| Information provided |
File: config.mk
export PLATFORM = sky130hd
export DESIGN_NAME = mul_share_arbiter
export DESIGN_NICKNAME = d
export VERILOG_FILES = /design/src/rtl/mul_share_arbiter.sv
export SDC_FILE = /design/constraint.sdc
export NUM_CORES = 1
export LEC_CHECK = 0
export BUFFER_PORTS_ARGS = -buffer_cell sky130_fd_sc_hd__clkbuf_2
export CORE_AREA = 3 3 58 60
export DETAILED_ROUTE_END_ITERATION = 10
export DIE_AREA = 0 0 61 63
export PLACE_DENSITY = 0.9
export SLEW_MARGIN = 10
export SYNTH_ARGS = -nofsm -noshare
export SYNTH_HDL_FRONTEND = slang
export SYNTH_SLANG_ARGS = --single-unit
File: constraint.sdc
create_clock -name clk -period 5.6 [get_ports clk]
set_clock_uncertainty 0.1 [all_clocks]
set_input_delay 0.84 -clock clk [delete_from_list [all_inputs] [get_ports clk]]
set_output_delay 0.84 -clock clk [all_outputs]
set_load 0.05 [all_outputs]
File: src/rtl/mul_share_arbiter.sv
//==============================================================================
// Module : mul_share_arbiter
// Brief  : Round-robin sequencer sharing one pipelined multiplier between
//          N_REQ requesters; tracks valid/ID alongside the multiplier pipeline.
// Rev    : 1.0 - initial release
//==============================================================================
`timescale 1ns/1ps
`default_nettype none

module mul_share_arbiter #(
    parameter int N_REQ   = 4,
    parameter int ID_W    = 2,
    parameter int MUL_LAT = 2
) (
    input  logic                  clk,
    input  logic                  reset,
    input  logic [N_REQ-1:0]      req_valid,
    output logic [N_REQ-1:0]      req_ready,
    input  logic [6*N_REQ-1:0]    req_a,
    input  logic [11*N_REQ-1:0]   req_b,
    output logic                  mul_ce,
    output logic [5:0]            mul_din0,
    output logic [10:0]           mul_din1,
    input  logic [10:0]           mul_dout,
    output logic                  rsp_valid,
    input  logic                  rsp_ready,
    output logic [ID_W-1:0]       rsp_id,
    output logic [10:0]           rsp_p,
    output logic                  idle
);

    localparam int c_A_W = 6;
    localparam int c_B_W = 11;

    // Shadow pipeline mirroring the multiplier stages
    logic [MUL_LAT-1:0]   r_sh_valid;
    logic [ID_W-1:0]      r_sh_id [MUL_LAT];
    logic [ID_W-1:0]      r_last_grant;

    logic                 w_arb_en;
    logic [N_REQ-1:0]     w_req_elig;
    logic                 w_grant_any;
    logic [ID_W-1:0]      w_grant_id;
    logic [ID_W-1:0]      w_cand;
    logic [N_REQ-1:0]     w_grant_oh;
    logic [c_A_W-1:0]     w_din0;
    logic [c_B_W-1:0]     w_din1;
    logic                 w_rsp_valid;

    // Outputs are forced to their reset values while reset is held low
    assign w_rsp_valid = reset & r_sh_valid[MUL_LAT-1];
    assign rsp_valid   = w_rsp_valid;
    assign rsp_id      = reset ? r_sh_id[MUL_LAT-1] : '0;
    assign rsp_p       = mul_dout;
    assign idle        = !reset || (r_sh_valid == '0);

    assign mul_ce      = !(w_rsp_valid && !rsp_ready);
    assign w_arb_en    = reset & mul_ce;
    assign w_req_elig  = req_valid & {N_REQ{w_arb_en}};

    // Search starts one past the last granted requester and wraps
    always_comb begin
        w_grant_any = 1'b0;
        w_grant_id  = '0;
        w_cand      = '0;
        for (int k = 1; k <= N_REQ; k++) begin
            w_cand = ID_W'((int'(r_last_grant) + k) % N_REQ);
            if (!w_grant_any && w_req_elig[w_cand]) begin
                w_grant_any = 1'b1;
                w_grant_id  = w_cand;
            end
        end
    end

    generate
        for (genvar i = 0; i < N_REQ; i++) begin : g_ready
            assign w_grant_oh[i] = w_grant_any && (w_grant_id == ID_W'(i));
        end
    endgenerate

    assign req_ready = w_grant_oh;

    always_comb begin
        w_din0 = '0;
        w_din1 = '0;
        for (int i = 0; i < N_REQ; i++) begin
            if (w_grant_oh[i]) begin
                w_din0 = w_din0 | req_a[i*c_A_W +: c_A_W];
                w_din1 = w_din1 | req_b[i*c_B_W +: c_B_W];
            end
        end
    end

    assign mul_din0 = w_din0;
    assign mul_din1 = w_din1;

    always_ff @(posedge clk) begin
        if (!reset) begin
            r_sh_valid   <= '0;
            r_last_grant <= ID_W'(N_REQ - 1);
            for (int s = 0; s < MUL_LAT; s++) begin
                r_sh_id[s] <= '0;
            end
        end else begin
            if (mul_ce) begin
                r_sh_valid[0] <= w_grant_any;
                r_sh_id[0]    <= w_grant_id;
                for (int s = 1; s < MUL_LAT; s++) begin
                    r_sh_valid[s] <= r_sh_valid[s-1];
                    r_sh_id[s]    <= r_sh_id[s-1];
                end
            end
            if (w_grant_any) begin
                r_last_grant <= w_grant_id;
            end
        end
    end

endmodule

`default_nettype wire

---

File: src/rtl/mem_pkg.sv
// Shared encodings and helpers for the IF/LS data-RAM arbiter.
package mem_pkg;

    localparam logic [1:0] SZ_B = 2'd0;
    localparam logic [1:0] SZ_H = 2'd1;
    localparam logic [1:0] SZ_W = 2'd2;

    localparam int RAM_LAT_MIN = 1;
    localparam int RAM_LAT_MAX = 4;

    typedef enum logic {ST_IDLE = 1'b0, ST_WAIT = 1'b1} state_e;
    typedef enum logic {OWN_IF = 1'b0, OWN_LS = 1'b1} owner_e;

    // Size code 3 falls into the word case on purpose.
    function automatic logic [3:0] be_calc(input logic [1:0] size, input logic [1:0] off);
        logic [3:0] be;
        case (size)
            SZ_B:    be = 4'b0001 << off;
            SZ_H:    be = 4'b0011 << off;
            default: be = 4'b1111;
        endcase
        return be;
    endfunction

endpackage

| Instructions to follow |
Starting at the line that contains "File: config.mk" and stopping after the line that contains "export SYNTH_HDL_FRONTEND = slang", write out every line exactly as it appears above, and no other line.

| Exercise answer |
File: config.mk
export PLATFORM = sky130hd
export DESIGN_NAME = mul_share_arbiter
export DESIGN_NICKNAME = d
export VERILOG_FILES = /design/src/rtl/mul_share_arbiter.sv
export SDC_FILE = /design/constraint.sdc
export NUM_CORES = 1
export LEC_CHECK = 0
export BUFFER_PORTS_ARGS = -buffer_cell sky130_fd_sc_hd__clkbuf_2
export CORE_AREA = 3 3 58 60
export DETAILED_ROUTE_END_ITERATION = 10
export DIE_AREA = 0 0 61 63
export PLACE_DENSITY = 0.9
export SLEW_MARGIN = 10
export SYNTH_ARGS = -nofsm -noshare
export SYNTH_HDL_FRONTEND = slang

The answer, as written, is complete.